What the task requires: Only one stretch of the data below is wanted: the lines starting at the one with "async_reset_ff_frac=0.02243" and ending at the one with "critPathArrivalTime_ns=4.14", both included, given again exactly.

Material shown:
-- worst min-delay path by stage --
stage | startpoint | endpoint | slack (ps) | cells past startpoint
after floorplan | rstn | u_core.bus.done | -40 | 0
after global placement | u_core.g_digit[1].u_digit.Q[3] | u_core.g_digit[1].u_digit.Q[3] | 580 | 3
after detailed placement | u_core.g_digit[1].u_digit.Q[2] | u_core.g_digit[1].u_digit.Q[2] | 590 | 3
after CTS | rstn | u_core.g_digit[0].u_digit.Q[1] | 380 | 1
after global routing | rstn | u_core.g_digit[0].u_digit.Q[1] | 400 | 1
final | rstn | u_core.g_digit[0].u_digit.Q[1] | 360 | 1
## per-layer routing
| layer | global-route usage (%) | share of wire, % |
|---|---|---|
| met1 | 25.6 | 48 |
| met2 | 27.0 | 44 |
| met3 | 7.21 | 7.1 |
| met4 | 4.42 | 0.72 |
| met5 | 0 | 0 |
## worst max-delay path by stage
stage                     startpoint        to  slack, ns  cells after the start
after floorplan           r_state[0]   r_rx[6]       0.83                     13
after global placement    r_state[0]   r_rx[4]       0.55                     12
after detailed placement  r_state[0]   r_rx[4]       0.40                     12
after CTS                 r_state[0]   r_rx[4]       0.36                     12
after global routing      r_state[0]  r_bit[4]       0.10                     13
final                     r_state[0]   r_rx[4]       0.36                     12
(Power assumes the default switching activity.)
[src/rtl/tag_control_pkg.sv]
// Shared types and sizing for the command-tag allocator.
package tag_control_pkg;
   localparam int TAG_COUNT   = 256;
   localparam int TAG_WIDTH   = $clog2(TAG_COUNT);
   localparam int CU_ID_RANGE = 8;

   typedef logic [CU_ID_RANGE-1:0] cu_id_t;
   typedef logic [0:TAG_WIDTH-1]   tag_t;
   typedef logic [TAG_WIDTH:0]     count_t;

   localparam tag_t   INVALID_TAG = '0;
   localparam tag_t   LAST_TAG    = tag_t'(TAG_COUNT - 1);
   localparam count_t MAX_OUT     = count_t'(TAG_COUNT - 1);

   typedef enum logic [1:0] {
      TAG_RESET,
      TAG_INIT,
      TAG_RUN
   } tag_control_state_t;
endpackage

[src/rtl/tag_control_if.sv]
// Tag request/grant and tag free/lookup bundle between CUs and tag_control.
interface tag_control_if;
   import tag_control_pkg::*;

   logic   tag_request_valid;
   cu_id_t tag_request_cu_id;
   logic   tag_response_valid;
   tag_t   tag_response_tag;
   logic   tag_free_valid;
   tag_t   tag_free_tag;
   logic   tag_free_cu_id_valid;
   cu_id_t tag_free_cu_id;
   logic   tags_available;
   count_t tags_outstanding;
   logic   tag_error;

   modport master (
      output tag_request_valid, tag_request_cu_id,
      output tag_free_valid, tag_free_tag,
      input  tag_response_valid, tag_response_tag,
      input  tag_free_cu_id_valid, tag_free_cu_id,
      input  tags_available, tags_outstanding, tag_error
   );

   modport slave (
      input  tag_request_valid, tag_request_cu_id,
      input  tag_free_valid, tag_free_tag,
      output tag_response_valid, tag_response_tag,
      output tag_free_cu_id_valid, tag_free_cu_id,
      output tags_available, tags_outstanding, tag_error
   );
endinterface

[src/rtl/tag_control_free_fifo.sv]
// Synchronous FIFO (power-of-two depth) with occupancy count; storage is not reset.
module tag_free_fifo
   import tag_control_pkg::*;
#(
   parameter int DEPTH = TAG_COUNT,
   parameter int WIDTH = TAG_WIDTH
) (
   input  logic                   clk,
   input  logic                   rst_n,
   input  logic                   push_i,
   input  logic [WIDTH-1:0]       data_i,
   input  logic                   pop_i,
   output logic [WIDTH-1:0]       data_o,
   output logic                   empty_o,
   output logic [$clog2(DEPTH):0] count_o
);
   localparam int AW = $clog2(DEPTH);

   logic [WIDTH-1:0] mem_q [DEPTH];
   logic [AW-1:0]    wr_q;
   logic [AW-1:0]    rd_q;
   logic [AW:0]      cnt_q;
   logic             do_push;
   logic             do_pop;

   assign do_push = push_i && (cnt_q != (AW+1)'(DEPTH));
   assign do_pop  = pop_i && (cnt_q != '0);

   always_ff @(posedge clk) begin
      if (do_push) mem_q[wr_q] <= data_i;
   end

   // Pointers wrap naturally at DEPTH.
   always_ff @(posedge clk or negedge rst_n) begin
      if (!rst_n) begin
         wr_q  <= '0;
         rd_q  <= '0;
         cnt_q <= '0;
      end else begin
         if (do_push) wr_q <= wr_q + 1'b1;
         if (do_pop)  rd_q <= rd_q + 1'b1;
         cnt_q <= cnt_q + (AW+1)'(do_push) - (AW+1)'(do_pop);
      end
   end

   assign data_o  = mem_q[rd_q];
   assign empty_o = (cnt_q == '0);
   assign count_o = cnt_q;
endmodule

[src/rtl/tag_control.sv]
// Command-tag allocator: free-list FIFO plus tag-to-CU table.
// Optional TAG_CONTROL_ERROR_CHECK_EN adds an allocated bitmap and sticky tag_error.
module tag_control
   import tag_control_pkg::*;
(
   input logic          clock,
   input logic          rstn,
   input logic          enabled,
   tag_control_if.slave bus
);
   tag_control_state_t state_q;
   tag_t               init_tag_q;
   logic               resp_valid_q;
   tag_t               resp_tag_q;
   logic               free_valid_q;
   cu_id_t             free_cu_q;
   logic               avail_q;
   count_t             out_q;
   cu_id_t             table_q [TAG_COUNT];

   logic   run;
   logic   init;
   logic   grant;
   logic   free_ok;
   logic   push;
   tag_t   push_tag;
   tag_t   head;
   logic   fifo_empty;
   count_t fifo_cnt;
   count_t cnt_next;

   assign run   = (state_q == TAG_RUN);
   assign init  = (state_q == TAG_INIT);
   assign grant = run && bus.tag_request_valid && !fifo_empty;

`ifdef TAG_CONTROL_ERROR_CHECK_EN
   logic [TAG_COUNT-1:0] alloc_q;
   logic                 err_q;
   logic                 free_bad;

   assign free_ok  = run && bus.tag_free_valid && alloc_q[bus.tag_free_tag];
   assign free_bad = run && bus.tag_free_valid && !alloc_q[bus.tag_free_tag];

   // Tag 0 is never granted, so its bit stays clear and its free is flagged.
   always_ff @(posedge clock or negedge rstn) begin
      if (!rstn) begin
         alloc_q <= '0;
         err_q   <= 1'b0;
      end else begin
         if (grant)    alloc_q[head] <= 1'b1;
         if (free_ok)  alloc_q[bus.tag_free_tag] <= 1'b0;
         if (free_bad) err_q <= 1'b1;
      end
   end

   assign bus.tag_error = err_q;
`else
   assign free_ok = run && bus.tag_free_valid &&
                    (bus.tag_free_tag != INVALID_TAG);
   assign bus.tag_error = 1'b0;
`endif

   // Freed tags go to the tail, never bypassed to a same-cycle request.
   assign push     = init || free_ok;
   assign push_tag = init ? init_tag_q : bus.tag_free_tag;
   assign cnt_next = fifo_cnt + count_t'(push) - count_t'(grant);

   tag_free_fifo #(
      .DEPTH (TAG_COUNT),
      .WIDTH (TAG_WIDTH)
   ) u_fifo (
      .clk     (clock),
      .rst_n   (rstn),
      .push_i  (push),
      .data_i  (push_tag),
      .pop_i   (grant),
      .data_o  (head),
      .empty_o (fifo_empty),
      .count_o (fifo_cnt)
   );

   always_ff @(posedge clock) begin
      if (grant) table_q[head] <= bus.tag_request_cu_id;
   end

   always_ff @(posedge clock or negedge rstn) begin
      if (!rstn) begin
         state_q      <= TAG_RESET;
         init_tag_q   <= tag_t'(1);
         resp_valid_q <= 1'b0;
         resp_tag_q   <= '0;
         free_valid_q <= 1'b0;
         free_cu_q    <= '0;
         avail_q      <= 1'b0;
         out_q        <= '0;
      end else begin
         resp_valid_q <= grant;
         if (grant) resp_tag_q <= head;
         free_valid_q <= free_ok;
         if (free_ok) free_cu_q <= table_q[bus.tag_free_tag];
         if (grant && !free_ok && out_q != MAX_OUT)
            out_q <= out_q + 1'b1;
         else if (free_ok && !grant && out_q != '0)
            out_q <= out_q - 1'b1;
         unique case (state_q)
            TAG_RESET: begin
               if (enabled) state_q <= TAG_INIT;
            end
            TAG_INIT: begin
               init_tag_q <= init_tag_q + 1'b1;
               if (init_tag_q == LAST_TAG) begin
                  state_q <= TAG_RUN;
                  avail_q <= 1'b1;
               end
            end
            TAG_RUN: begin
               avail_q <= (cnt_next != '0);
            end
            default: state_q <= TAG_RESET;
         endcase
      end
   end

   assign bus.tag_response_valid   = resp_valid_q;
   assign bus.tag_response_tag     = resp_tag_q;
   assign bus.tag_free_cu_id_valid = free_valid_q;
   assign bus.tag_free_cu_id       = free_cu_q;
   assign bus.tags_available       = avail_q;
   assign bus.tags_outstanding     = out_q;
endmodule

[src/flat_wrapper.sv]
// flat-port wrapper written by rule: the top's interface ports become plain ports
module tag_control_flat import tag_control_pkg::*;
  (clock, rstn, enabled, bus_tag_request_valid, bus_tag_request_cu_id, bus_tag_free_valid, bus_tag_free_tag, bus_tag_response_valid, bus_tag_response_tag, bus_tag_free_cu_id_valid, bus_tag_free_cu_id, bus_tags_available, bus_tags_outstanding, bus_tag_error);
  tag_control_if bus_i ();
  input logic clock;
  input logic rstn;
  input logic enabled;
  input wire logic [$bits(bus_i.tag_request_valid)-1:0] bus_tag_request_valid;
  input wire logic [$bits(bus_i.tag_request_cu_id)-1:0] bus_tag_request_cu_id;
  input wire logic [$bits(bus_i.tag_free_valid)-1:0] bus_tag_free_valid;
  input wire logic [$bits(bus_i.tag_free_tag)-1:0] bus_tag_free_tag;
  output wire logic [$bits(bus_i.tag_response_valid)-1:0] bus_tag_response_valid;
  output wire logic [$bits(bus_i.tag_response_tag)-1:0] bus_tag_response_tag;
  output wire logic [$bits(bus_i.tag_free_cu_id_valid)-1:0] bus_tag_free_cu_id_valid;
  output wire logic [$bits(bus_i.tag_free_cu_id)-1:0] bus_tag_free_cu_id;
  output wire logic [$bits(bus_i.tags_available)-1:0] bus_tags_available;
  output wire logic [$bits(bus_i.tags_outstanding)-1:0] bus_tags_outstanding;
  output wire logic [$bits(bus_i.tag_error)-1:0] bus_tag_error;
  assign bus_i.tag_request_valid = bus_tag_request_valid;
  assign bus_i.tag_request_cu_id = bus_tag_request_cu_id;
  assign bus_i.tag_free_valid = bus_tag_free_valid;
  assign bus_i.tag_free_tag = bus_tag_free_tag;
  assign bus_tag_response_valid = bus_i.tag_response_valid;
  assign bus_tag_response_tag = bus_i.tag_response_tag;
  assign bus_tag_free_cu_id_valid = bus_i.tag_free_cu_id_valid;
  assign bus_tag_free_cu_id = bus_i.tag_free_cu_id;
  assign bus_tags_available = bus_i.tags_available;
  assign bus_tags_outstanding = bus_i.tags_outstanding;
  assign bus_tag_error = bus_i.tag_error;
  tag_control u_core (.clock(clock), .rstn(rstn), .enabled(enabled), .bus(bus_i));
endmodule
File: src/rtl/fetch_unit.sv
// Instruction-fetch stage with IF/ID pipeline register and a loadable instruction memory.
// A small FSM sequences program loading, normal fetch and halt on a dedicated opcode.
module fetch_unit #(
  parameter int unsigned PC_WIDTH = 6,
  parameter logic [5:0]  HALT_OP  = 6'b111111,
  parameter logic [31:0] NOP_WORD = 32'h0000_0000
) (
  input  logic                clk,
  input  logic                rst,
  input  logic                stall,
  input  logic                Taken,
  input  logic [PC_WIDTH-1:0] PCJin,
  input  logic                prog_en,
  input  logic                prog_we,
  input  logic [PC_WIDTH-1:0] prog_addr,
  input  logic [31:0]         prog_data,
  output logic [31:0]         Instruction,
  output logic [PC_WIDTH-1:0] PCnext,
  output logic                valid,
  output logic                halted,
  output logic [PC_WIDTH-1:0] pc
);

  localparam int unsigned Depth = 2 ** PC_WIDTH;
  localparam logic [PC_WIDTH-1:0] PcZero = '0;
  localparam logic [PC_WIDTH-1:0] PcOne  = PC_WIDTH'(1);

  typedef enum logic [1:0] {StRun, StLoad, StHalt} state_e;

  state_e              r_state, w_state_d;
  logic [PC_WIDTH-1:0] r_pc, w_pc_d;
  logic [PC_WIDTH-1:0] r_pcnext, w_pcnext_d;
  logic [31:0]         r_instr, w_instr_d;
  logic                r_valid, w_valid_d;

  logic [31:0]         r_mem [Depth];
  logic [31:0]         w_word;
  logic [PC_WIDTH-1:0] w_pc_inc;

  assign w_word   = r_mem[r_pc];
  assign w_pc_inc = r_pc + PcOne;

  always_comb begin
    w_state_d  = r_state;
    w_pc_d     = r_pc;
    w_pcnext_d = r_pcnext;
    w_instr_d  = r_instr;
    w_valid_d  = r_valid;
    unique case (r_state)
      StLoad: begin
        w_pc_d     = PcZero;
        w_instr_d  = NOP_WORD;
        w_pcnext_d = PcZero;
        w_valid_d  = 1'b0;
        if (!prog_en) begin
          w_state_d = StRun;
        end
      end
      StHalt: begin
        // Taken and stall are deliberately ignored; only loading leaves HALT.
        if (prog_en) begin
          w_state_d = StLoad;
          w_pc_d    = PcZero;
        end
      end
      default: begin
        if (prog_en) begin
          w_state_d  = StLoad;
          w_pc_d     = PcZero;
          w_instr_d  = NOP_WORD;
          w_pcnext_d = PcZero;
          w_valid_d  = 1'b0;
        end else if (Taken) begin
          // Flush the wrong-path word; redirect outranks stall.
          w_pc_d     = PCJin;
          w_instr_d  = NOP_WORD;
          w_pcnext_d = PcZero;
          w_valid_d  = 1'b0;
        end else if (stall) begin
          w_pc_d = r_pc;
        end else if (w_word[31:26] == HALT_OP) begin
          w_state_d  = StHalt;
          w_instr_d  = NOP_WORD;
          w_pcnext_d = PcZero;
          w_valid_d  = 1'b0;
        end else begin
          w_instr_d  = w_word;
          w_pcnext_d = w_pc_inc;
          w_valid_d  = 1'b1;
          w_pc_d     = w_pc_inc;
        end
      end
    endcase
  end

  always_ff @(posedge clk or negedge rst) begin
    if (!rst) begin
      r_state  <= StRun;
      r_pc     <= PcZero;
      r_pcnext <= PcZero;
      r_instr  <= NOP_WORD;
      r_valid  <= 1'b0;
    end else begin
      r_state  <= w_state_d;
      r_pc     <= w_pc_d;
      r_pcnext <= w_pcnext_d;
      r_instr  <= w_instr_d;
      r_valid  <= w_valid_d;
    end
  end

  // Memory is intentionally outside the reset domain so programs survive reset.
  always_ff @(posedge clk) begin
    if (r_state == StLoad && prog_we) begin
      r_mem[prog_addr] <= prog_data;
    end
  end

  assign Instruction = r_instr;
  assign PCnext      = r_pcnext;
  assign valid       = r_valid;
  assign halted      = (r_state == StHalt);
  assign pc          = r_pc;

endmodule
File: config.mk
export PLATFORM = sky130hd
export DESIGN_NAME = fetch_unit
export DESIGN_NICKNAME = d
export VERILOG_FILES = /design/src/rtl/fetch_unit.sv
export SDC_FILE = /design/constraint.sdc
export NUM_CORES = 2
export LEC_CHECK = 0
export BUFFER_PORTS_ARGS = -buffer_cell sky130_fd_sc_hd__clkbuf_2
export CAP_MARGIN = 25
export CORE_UTILIZATION = 45
export DETAILED_ROUTE_END_ITERATION = 12
export PLACE_DENSITY_LB_ADDON = 0.25
export SYNTH_ARGS = -nofsm -noshare
export SYNTH_HDL_FRONTEND = slang
export SYNTH_SLANG_ARGS = --single-unit
File: constraint.sdc
create_clock -name clk -period 3.5 [get_ports clk]
set_input_delay 0.175 -clock clk [delete_from_list [all_inputs] [get_ports clk]]
set_output_delay 0.175 -clock clk [all_outputs]
set_load 0.03 [all_outputs]
== Word-level counts from Yosys, hierarchy flattened ==
Memory sizes are Yosys's and may differ from the RTL's.
Index checks and enable logic that the tools add are counted.

* Word-level logic and storage cells: 52
* Bits in registers: 47
* Memory bits (writable): 2,048
* Memories kept: 1
* Output and inout bits: 46
* Input port bits: 50

* Bitwise gates (word level): 1
* $add $sub $neg: 1
* Reduce and logical (&&, ||, !) cells: 5
* Mux-type cells: 30
* Eq/ne operators: 9

{| class="wikitable"
|+ Memories
! name !! depth !! width !! read ports !! clocked after memory_dff !! wr ports !! line !! RTL
|-
| r_mem || 64 || 32 || 1 || 0 || 1 || 36 || <nowiki>logic [31:0] r_mem [Depth];</nowiki>
|}

{| class="wikitable"
|+ Operator list
! operator !! number
|-
| 32-bit 2-to-1 mux || 4
|-
| 32-bit one-hot mux with 2 select lines || 1
|-
| 6-bit 2-to-1 mux || 9
|-
| 6-bit one-hot mux with 2 select lines || 2
|-
| 2-bit 2-to-1 mux || 6
|-
| 6-bit by 1-bit adder with 6-bit output, second input constant || 1
|-
| 6-bit equality test, second input constant || 1
|-
| 1-bit 2-to-1 mux || 6
|-
| 3-bit by 1-bit inequality test with 1-bit output, second input constant || 2
|-
| 5-bit AND reduction || 1
|-
| 2-bit inequality test, second input constant || 2
|-
| 4-bit by 1-bit inequality test with 1-bit output, second input constant || 1
|-
| 4-bit by 3-bit inequality test with 1-bit output, second input constant || 1
|-
| 2-bit one-hot mux with 2 select lines || 1
|-
| 3-bit AND reduction || 1
|-
| 3-bit nonzero test || 1
|-
| 2-bit by 1-bit equality test with 1-bit output, second input constant || 1
|-
| 2-bit equality test, second input constant || 1
|-
| 1-bit one-hot mux with 2 select lines || 1
|-
| 2-bit AND reduction || 1
|-
| 1-bit logical AND || 1
|-
| 1-bit NOT || 1
|}

== Logic depth before layout (Yosys ltp) ==
An unclocked memory read counts as a cell.

* Depth after elaboration: 7
* Depth in mapped cells: 16

== Least setup slack after synthesis ==
No wires, ideal clock.

* Path type: reg-to-reg
* Start: register r_pc[0], in the netlist pc[0]
* End: register r_instr[0], in the netlist Instruction[0]
* Path buffers: 8
* Arrival time: 3,126 ps
* Clock period less this slack: 3,247 ps
* Path slack: 253 ps
* Library setup time: 121 ps
* Cell stages (with the launch flop): 15
* Cell sequence: dfrtp_1 > buf_6 > buf_12 > buf_8 > buf_8 > buf_8 > buf_4 > clkbuf_1 > buf_2 > mux4_2 > a22oi_1 > nand3_1 > nand3_1 > nand2_1 > a22o_1

* Longest elaborated chain between the ends: 7

{| class="wikitable"
|+ Ends and longest elaborated chain
! what !! line !! RTL
|-
| start: declaration || 31 || <nowiki>logic [PC_WIDTH-1:0] r_pc, w_pc_d;</nowiki>
|-
| start signal: assignment || 99 || <nowiki>r_pc <= PcZero;</nowiki>
|-
| start signal: assignment || 105 || <nowiki>r_pc <= w_pc_d;</nowiki>
|-
| memory 64 x 32 bit * || -- ||
|-
| 6-bit equality test || 81 || <nowiki>end else if (w_word[31:26] == HALT_OP) begin</nowiki>
|-
| 32-bit 2-to-1 mux * || 81 ||
|-
| 32-bit 2-to-1 mux * || 79 || <nowiki>end else if (stall) begin</nowiki>
|-
| 32-bit 2-to-1 mux * || 73 || <nowiki>end else if (Taken) begin</nowiki>
|-
| 32-bit 2-to-1 mux * || 67 || <nowiki>if (prog_en) begin</nowiki>
|-
| 32-bit one-hot mux with 2 select lines * || 49 || <nowiki>unique case (r_state)</nowiki>
|-
| end signal: assignment || 107 || <nowiki>r_instr <= w_instr_d;</nowiki>
|-
| end: declaration || 33 || <nowiki>logic [31:0] r_instr, w_instr_d;</nowiki>
|}

Mark *: on every way between the ends. The rest lies on a longest branch, timed or not. The select of a mux whose other input is x is not followed.
A chain may end at the register's enable or synchronous reset.

== Worst setup path in the final report ==
* Start: register r_pc[0], in the netlist pc[0]
* End: register r_instr[10], in the netlist Instruction[10]

Same word-level chain as after synthesis.

==> metrics.cfg <==
[cts]
htree_levels=4
cts_buffer_depth=3
clk_latency_ns=0.84
cts-resized-gates=0
cts-root-buf=clkbuf_16
cts_setup_buffers=0
cts_tree=yes
cts_sinks=2095
numCtsBuffers=202
path_clk_slew_ns=0.06

[grt]
grt_pass1_vias=42160
grt_pass1_wl_mm=302.3
grt_max_degree=84
antenna_found_initial=8
track_usage=0.2325
overflow=0

[die]
io_pins=96
dieWidth_um=426.7
die_area_um2=182000
fp.dieH_um=426.7
fp.coreArea_um2=178800
initial_core_util=0.4539
num_rows=155

[synthesis]
ys_seq_elements=2095
syn-num-nets=4137
syn_area_per_cell_um2=19.87
async_reset_ff_frac=0.02243
synth_area_leader_cell=edfxtp_1
yosys.cell_types.count=65
synth_flop_cell=edfxtp_1
synth_cells=4084
synth_edf_count=2048
yosys_warnings=0
synth_top_area_share=0.7578
yosysSeqAreaShare=0.7723
synthTopCellsByArea=edfxtp_1, mux4_2, mux2i_1, dfrtp_1, mux2_1
synth_area_um2=81160

[critical_path]
required_ns=4.27
rrSetupSlack_ns=0.13
crit_type=reg2reg
critPathArrivalTime_ns=4.14
r2r-start=pc[0]
rr_worst_depth=12
critPathLaunchType=flip-flop
cp_max_fo=34
reg2reg_to=Instruction[10]
crit_path_end_kind=flip-flop

[route]
ant_nets=0
drc=0
post_drt_via_cell_ratio=6.019
drt_iter0_drc=3992
wl_per_cell_um=30.43
routed_wl_mm=210.6
dr.pass1.iters=5
route.vias.total=41650

[final_layout]
final_cell_mix=edfxtp_1, mux2i_1, mux4_2, clkbuf_16, nand3_1
fin_util=0.5230
syn2layout_area_growth_pct=15.23
fin_nets=4450
drive_gt1_frac=0.2163
mostFrequentLayoutCell=edfxtp_1

[sta]
tns_ns=0
maxSlewViolCount=0
rsz0062_at_grt=false
period_needed_ns=3.367
setup_viol=0
finalHoldViolCount=0
max_freq_mhz=297.0
relSlewSlack=0.3077
worstMarginPinSlew_ns=1.038
post-route-period-util=0.9620
clock_skew_ns=0.04003

[placed_design]
hpwl_mm=117.2
place_congestion=0.8461
io_buffers=95

[job]
cap_violations=0

[outcome]
outcome=finished clean

[power_and_ir_drop]
leakage_uw=0.02885
vdd_drop_max_v=0.0005421
p_per_area_nw_per_um2=644.6
power.total_uw=60280

[hold_path]
holdCritPathClass=in2async

## repair_timing
action,4_1_cts,5_1_grt
hold endpoints to repair,1080,26
hold buffers,39,1
setup endpoints to repair,0,0
## per-stage QoR
| stage | instances | instance area (um^2) | setup slack, ns | hold slack (ns) |
|---|---|---|---|---|
| 2_1_floorplan | 4084 | 81160 | 0.2531 | -0.1206 |
| 3_3_place_gp | 6494 | 86410 | 0.09620 | -0.02592 |
| 3_5_place_dp | 6507 | 86680 | 0.1278 | -0.02828 |
| 4_1_cts | 6916 | 93480 | 0.1268 | 0.008910 |
| 5_1_grt | 6919 | 93510 | 0.02796 | 0.05456 |
| 6_report | 6920 | 93520 | 0.1331 | 0.02596 |
## critical path, cell delays in order (launching register included)
cell,delay [ns]
dfrtp_4,0.60
buf_12,0.22
buf_12,0.16
mux4_2,0.50
a22o_1,0.20
o21ai_0,0.29
o21ai_0,0.14
a22o_1,0.27
nand4_2,0.19
o21ai_4,0.11
nor3_4,0.16
buf_12,0.22
a22o_1,0.18
## synth_stat cells, types with 60 or more instances
cell      number
edfxtp_1    2048
mux2i_1      340
mux4_2       301
nand3_1      170
o21ai_0      132
clkbuf_1     131
a21oi_1      116
a22oi_1      111
a221oi_1     106
o21ai_1       92
mux2_1        89
nor2_1        80
buf_2         64
nand2_1       60
## cell type report
cell class | count | area, um^2
Sequential cell | 2095 | 62700
Multi-Input combinational cell | 1738 | 17730
Antenna cell | 2 | 5.005
Timing Repair Buffer | 349 | 3679
Inverter | 11 | 42.54
Fill cell | 13950 | 85290
Clock buffer | 270 | 5445
Clock inverter | 100 | 968.4
Tap cell | 2355 | 2947
## worst max path at each step
stage,startpoint,end,slack [ns],depth (start not counted)
global placement,pc[0],Instruction[20],0.1,12
CTS,pc[0],Instruction[24],0.13,12
detailed placement,pc[0],Instruction[23],0.13,12
global route,pc[0],Instruction[24],0.03,12
floorplan,pc[0],Instruction[0],0.25,14
finish,pc[0],Instruction[10],0.13,12
## per-layer routing
| metal | part of all wire | up-vias | GRT usage |
|---|---|---|---|
| met3 | 0.060 | 317 | 0.03786 |
| met5 | 0.00022 | - | 0 |
| met1 | 0.41 | 22320 | 0.3153 |
| met2 | 0.49 | 1391 | 0.3843 |
| li1 | - | 17620 | - |
| met4 | 0.031 | 6 | 0.07565 |
## kinds of logic after synthesis
family | Yosys count | synth area share
AO/OA/AOI/OAI | 636 | 0.05106
multiplexers | 745 | 0.1399
flip-flops | 2095 | 0.7723
AND/OR/NAND/NOR | 350 | 0.02034
adder cells (fa/ha/maj) | 3 | 0.0004626
XOR/XNOR | 4 | 0.0004316
buffers and inverters | 251 | 0.01553
## sequential cells by signal, indices dropped and copies added, names as in the netlist
signal       cells
pc               6
valid            1
r_state          2
PCnext           6
Instruction     32
r_mem         2048
## power breakdown
group / leakage [uW] / switching, uW / internal (uW)
registers: 0.0190 / 292 / 27800
logic: 0.00668 / 6460 / 4540
clock network: 0.00314 / 9180 / 12000
Note: power is estimated with default switching activity, not from simulation.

Answer section:
async_reset_ff_frac=0.02243
synth_area_leader_cell=edfxtp_1
yosys.cell_types.count=65
synth_flop_cell=edfxtp_1
synth_cells=4084
synth_edf_count=2048
yosys_warnings=0
synth_top_area_share=0.7578
yosysSeqAreaShare=0.7723
synthTopCellsByArea=edfxtp_1, mux4_2, mux2i_1, dfrtp_1, mux2_1
synth_area_um2=81160

[critical_path]
required_ns=4.27
rrSetupSlack_ns=0.13
crit_type=reg2reg
critPathArrivalTime_ns=4.14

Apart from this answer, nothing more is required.